◆ TASK PROMPT ◆
All the data below needs to be retyped exactly as shown.

◆ THE DATA ◆
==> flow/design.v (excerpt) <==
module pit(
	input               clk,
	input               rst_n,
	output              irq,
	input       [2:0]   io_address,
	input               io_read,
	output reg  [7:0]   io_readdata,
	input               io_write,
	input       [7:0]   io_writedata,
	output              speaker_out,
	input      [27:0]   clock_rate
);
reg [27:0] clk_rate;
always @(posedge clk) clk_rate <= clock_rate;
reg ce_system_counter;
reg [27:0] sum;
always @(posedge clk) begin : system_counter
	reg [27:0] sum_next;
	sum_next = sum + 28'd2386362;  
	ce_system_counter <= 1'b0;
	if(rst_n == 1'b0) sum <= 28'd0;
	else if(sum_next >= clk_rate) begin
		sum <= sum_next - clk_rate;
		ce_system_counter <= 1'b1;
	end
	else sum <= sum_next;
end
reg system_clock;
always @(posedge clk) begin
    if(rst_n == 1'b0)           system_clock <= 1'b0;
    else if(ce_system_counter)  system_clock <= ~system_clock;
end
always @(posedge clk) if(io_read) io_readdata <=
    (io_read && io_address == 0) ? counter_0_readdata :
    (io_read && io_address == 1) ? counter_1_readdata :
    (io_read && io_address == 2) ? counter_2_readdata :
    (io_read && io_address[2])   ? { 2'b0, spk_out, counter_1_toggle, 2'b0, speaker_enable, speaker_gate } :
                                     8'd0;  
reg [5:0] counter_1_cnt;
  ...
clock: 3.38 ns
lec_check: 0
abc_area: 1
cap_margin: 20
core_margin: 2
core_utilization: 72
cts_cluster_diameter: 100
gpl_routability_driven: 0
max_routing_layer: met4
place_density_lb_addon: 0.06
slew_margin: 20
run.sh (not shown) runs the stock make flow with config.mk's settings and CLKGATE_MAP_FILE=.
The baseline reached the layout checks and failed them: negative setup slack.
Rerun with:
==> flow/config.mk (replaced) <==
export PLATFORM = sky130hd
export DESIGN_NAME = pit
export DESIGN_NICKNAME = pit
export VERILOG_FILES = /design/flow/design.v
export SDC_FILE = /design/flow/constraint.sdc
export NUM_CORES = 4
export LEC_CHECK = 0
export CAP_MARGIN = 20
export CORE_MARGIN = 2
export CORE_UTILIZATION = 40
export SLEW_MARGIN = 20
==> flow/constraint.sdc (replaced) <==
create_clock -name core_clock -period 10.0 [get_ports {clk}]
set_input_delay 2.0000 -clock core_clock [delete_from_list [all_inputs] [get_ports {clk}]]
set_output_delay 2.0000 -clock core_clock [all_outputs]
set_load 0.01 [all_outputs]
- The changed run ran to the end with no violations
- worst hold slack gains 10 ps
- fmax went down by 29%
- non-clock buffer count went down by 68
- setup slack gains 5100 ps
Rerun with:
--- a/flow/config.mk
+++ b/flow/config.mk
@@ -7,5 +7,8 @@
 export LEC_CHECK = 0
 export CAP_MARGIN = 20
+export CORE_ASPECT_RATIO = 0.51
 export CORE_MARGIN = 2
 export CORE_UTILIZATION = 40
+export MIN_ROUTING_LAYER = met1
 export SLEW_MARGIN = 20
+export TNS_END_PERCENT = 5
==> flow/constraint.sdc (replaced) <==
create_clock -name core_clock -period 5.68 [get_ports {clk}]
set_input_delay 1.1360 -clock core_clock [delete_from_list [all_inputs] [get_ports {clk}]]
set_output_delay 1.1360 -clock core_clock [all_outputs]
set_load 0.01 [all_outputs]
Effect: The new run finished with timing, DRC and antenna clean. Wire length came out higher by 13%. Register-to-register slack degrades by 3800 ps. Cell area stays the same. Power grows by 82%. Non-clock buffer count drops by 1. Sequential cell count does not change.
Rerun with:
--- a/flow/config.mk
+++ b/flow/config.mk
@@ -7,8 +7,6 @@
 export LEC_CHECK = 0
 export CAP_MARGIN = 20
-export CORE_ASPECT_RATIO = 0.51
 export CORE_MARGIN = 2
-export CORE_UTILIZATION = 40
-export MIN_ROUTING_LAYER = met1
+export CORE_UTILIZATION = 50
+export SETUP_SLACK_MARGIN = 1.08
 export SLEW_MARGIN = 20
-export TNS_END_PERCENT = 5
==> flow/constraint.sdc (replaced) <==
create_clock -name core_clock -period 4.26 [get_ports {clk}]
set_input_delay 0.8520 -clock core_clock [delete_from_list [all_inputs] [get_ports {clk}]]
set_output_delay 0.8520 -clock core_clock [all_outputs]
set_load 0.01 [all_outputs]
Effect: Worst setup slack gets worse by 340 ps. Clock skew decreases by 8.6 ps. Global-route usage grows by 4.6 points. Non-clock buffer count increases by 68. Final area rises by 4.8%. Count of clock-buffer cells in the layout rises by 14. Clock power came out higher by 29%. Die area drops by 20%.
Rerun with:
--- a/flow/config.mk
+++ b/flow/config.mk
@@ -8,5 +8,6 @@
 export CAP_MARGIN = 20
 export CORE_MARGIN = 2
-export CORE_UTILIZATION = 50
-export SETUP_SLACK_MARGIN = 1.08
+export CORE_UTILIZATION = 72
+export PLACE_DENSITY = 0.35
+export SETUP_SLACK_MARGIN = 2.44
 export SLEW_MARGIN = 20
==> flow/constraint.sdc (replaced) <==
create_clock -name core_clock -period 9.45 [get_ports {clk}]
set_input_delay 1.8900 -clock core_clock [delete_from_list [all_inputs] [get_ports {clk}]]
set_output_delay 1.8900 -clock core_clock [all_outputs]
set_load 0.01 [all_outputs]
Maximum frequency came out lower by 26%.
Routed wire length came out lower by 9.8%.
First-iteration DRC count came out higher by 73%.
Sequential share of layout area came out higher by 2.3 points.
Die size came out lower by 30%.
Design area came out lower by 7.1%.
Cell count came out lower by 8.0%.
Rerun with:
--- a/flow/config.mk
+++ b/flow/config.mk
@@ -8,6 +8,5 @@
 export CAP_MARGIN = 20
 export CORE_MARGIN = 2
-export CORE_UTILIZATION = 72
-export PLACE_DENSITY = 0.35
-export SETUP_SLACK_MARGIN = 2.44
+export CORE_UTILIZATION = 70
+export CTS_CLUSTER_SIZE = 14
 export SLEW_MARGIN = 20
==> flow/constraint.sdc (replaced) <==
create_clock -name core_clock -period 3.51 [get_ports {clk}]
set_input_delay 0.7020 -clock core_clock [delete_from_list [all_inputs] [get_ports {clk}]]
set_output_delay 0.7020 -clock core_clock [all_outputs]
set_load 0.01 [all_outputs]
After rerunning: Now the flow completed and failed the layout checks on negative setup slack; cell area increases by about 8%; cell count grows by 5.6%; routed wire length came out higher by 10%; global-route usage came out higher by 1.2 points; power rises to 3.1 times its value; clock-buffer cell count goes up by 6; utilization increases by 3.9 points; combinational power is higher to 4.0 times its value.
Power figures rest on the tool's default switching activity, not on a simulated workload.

◆ RESPONSE AREA ◆
==> flow/design.v (excerpt) <==
module pit(
	input               clk,
	input               rst_n,
	output              irq,
	input       [2:0]   io_address,
	input               io_read,
	output reg  [7:0]   io_readdata,
	input               io_write,
	input       [7:0]   io_writedata,
	output              speaker_out,
	input      [27:0]   clock_rate
);
reg [27:0] clk_rate;
always @(posedge clk) clk_rate <= clock_rate;
reg ce_system_counter;
reg [27:0] sum;
always @(posedge clk) begin : system_counter
	reg [27:0] sum_next;
	sum_next = sum + 28'd2386362;  
	ce_system_counter <= 1'b0;
	if(rst_n == 1'b0) sum <= 28'd0;
	else if(sum_next >= clk_rate) begin
		sum <= sum_next - clk_rate;
		ce_system_counter <= 1'b1;
	end
	else sum <= sum_next;
end
reg system_clock;
always @(posedge clk) begin
    if(rst_n == 1'b0)           system_clock <= 1'b0;
    else if(ce_system_counter)  system_clock <= ~system_clock;
end
always @(posedge clk) if(io_read) io_readdata <=
    (io_read && io_address == 0) ? counter_0_readdata :
    (io_read && io_address == 1) ? counter_1_readdata :
    (io_read && io_address == 2) ? counter_2_readdata :
    (io_read && io_address[2])   ? { 2'b0, spk_out, counter_1_toggle, 2'b0, speaker_enable, speaker_gate } :
                                     8'd0;  
reg [5:0] counter_1_cnt;
  ...
clock: 3.38 ns
lec_check: 0
abc_area: 1
cap_margin: 20
core_margin: 2
core_utilization: 72
cts_cluster_diameter: 100
gpl_routability_driven: 0
max_routing_layer: met4
place_density_lb_addon: 0.06
slew_margin: 20
run.sh (not shown) runs the stock make flow with config.mk's settings and CLKGATE_MAP_FILE=.
The baseline reached the layout checks and failed them: negative setup slack.
Rerun with:
==> flow/config.mk (replaced) <==
export PLATFORM = sky130hd
export DESIGN_NAME = pit
export DESIGN_NICKNAME = pit
export VERILOG_FILES = /design/flow/design.v
export SDC_FILE = /design/flow/constraint.sdc
export NUM_CORES = 4
export LEC_CHECK = 0
export CAP_MARGIN = 20
export CORE_MARGIN = 2
export CORE_UTILIZATION = 40
export SLEW_MARGIN = 20
==> flow/constraint.sdc (replaced) <==
create_clock -name core_clock -period 10.0 [get_ports {clk}]
set_input_delay 2.0000 -clock core_clock [delete_from_list [all_inputs] [get_ports {clk}]]
set_output_delay 2.0000 -clock core_clock [all_outputs]
set_load 0.01 [all_outputs]
- The changed run ran to the end with no violations
- worst hold slack gains 10 ps
- fmax went down by 29%
- non-clock buffer count went down by 68
- setup slack gains 5100 ps
Rerun with:
--- a/flow/config.mk
+++ b/flow/config.mk
@@ -7,5 +7,8 @@
 export LEC_CHECK = 0
 export CAP_MARGIN = 20
+export CORE_ASPECT_RATIO = 0.51
 export CORE_MARGIN = 2
 export CORE_UTILIZATION = 40
+export MIN_ROUTING_LAYER = met1
 export SLEW_MARGIN = 20
+export TNS_END_PERCENT = 5
==> flow/constraint.sdc (replaced) <==
create_clock -name core_clock -period 5.68 [get_ports {clk}]
set_input_delay 1.1360 -clock core_clock [delete_from_list [all_inputs] [get_ports {clk}]]
set_output_delay 1.1360 -clock core_clock [all_outputs]
set_load 0.01 [all_outputs]
Effect: The new run finished with timing, DRC and antenna clean. Wire length came out higher by 13%. Register-to-register slack degrades by 3800 ps. Cell area stays the same. Power grows by 82%. Non-clock buffer count drops by 1. Sequential cell count does not change.
Rerun with:
--- a/flow/config.mk
+++ b/flow/config.mk
@@ -7,8 +7,6 @@
 export LEC_CHECK = 0
 export CAP_MARGIN = 20
-export CORE_ASPECT_RATIO = 0.51
 export CORE_MARGIN = 2
-export CORE_UTILIZATION = 40
-export MIN_ROUTING_LAYER = met1
+export CORE_UTILIZATION = 50
+export SETUP_SLACK_MARGIN = 1.08
 export SLEW_MARGIN = 20
-export TNS_END_PERCENT = 5
==> flow/constraint.sdc (replaced) <==
create_clock -name core_clock -period 4.26 [get_ports {clk}]
set_input_delay 0.8520 -clock core_clock [delete_from_list [all_inputs] [get_ports {clk}]]
set_output_delay 0.8520 -clock core_clock [all_outputs]
set_load 0.01 [all_outputs]
Effect: Worst setup slack gets worse by 340 ps. Clock skew decreases by 8.6 ps. Global-route usage grows by 4.6 points. Non-clock buffer count increases by 68. Final area rises by 4.8%. Count of clock-buffer cells in the layout rises by 14. Clock power came out higher by 29%. Die area drops by 20%.
Rerun with:
--- a/flow/config.mk
+++ b/flow/config.mk
@@ -8,5 +8,6 @@
 export CAP_MARGIN = 20
 export CORE_MARGIN = 2
-export CORE_UTILIZATION = 50
-export SETUP_SLACK_MARGIN = 1.08
+export CORE_UTILIZATION = 72
+export PLACE_DENSITY = 0.35
+export SETUP_SLACK_MARGIN = 2.44
 export SLEW_MARGIN = 20
==> flow/constraint.sdc (replaced) <==
create_clock -name core_clock -period 9.45 [get_ports {clk}]
set_input_delay 1.8900 -clock core_clock [delete_from_list [all_inputs] [get_ports {clk}]]
set_output_delay 1.8900 -clock core_clock [all_outputs]
set_load 0.01 [all_outputs]
Maximum frequency came out lower by 26%.
Routed wire length came out lower by 9.8%.
First-iteration DRC count came out higher by 73%.
Sequential share of layout area came out higher by 2.3 points.
Die size came out lower by 30%.
Design area came out lower by 7.1%.
Cell count came out lower by 8.0%.
Rerun with:
--- a/flow/config.mk
+++ b/flow/config.mk
@@ -8,6 +8,5 @@
 export CAP_MARGIN = 20
 export CORE_MARGIN = 2
-export CORE_UTILIZATION = 72
-export PLACE_DENSITY = 0.35
-export SETUP_SLACK_MARGIN = 2.44
+export CORE_UTILIZATION = 70
+export CTS_CLUSTER_SIZE = 14
 export SLEW_MARGIN = 20
==> flow/constraint.sdc (replaced) <==
create_clock -name core_clock -period 3.51 [get_ports {clk}]
set_input_delay 0.7020 -clock core_clock [delete_from_list [all_inputs] [get_ports {clk}]]
set_output_delay 0.7020 -clock core_clock [all_outputs]
set_load 0.01 [all_outputs]
After rerunning: Now the flow completed and failed the layout checks on negative setup slack; cell area increases by about 8%; cell count grows by 5.6%; routed wire length came out higher by 10%; global-route usage came out higher by 1.2 points; power rises to 3.1 times its value; clock-buffer cell count goes up by 6; utilization increases by 3.9 points; combinational power is higher to 4.0 times its value.
Power figures rest on the tool's default switching activity, not on a simulated workload.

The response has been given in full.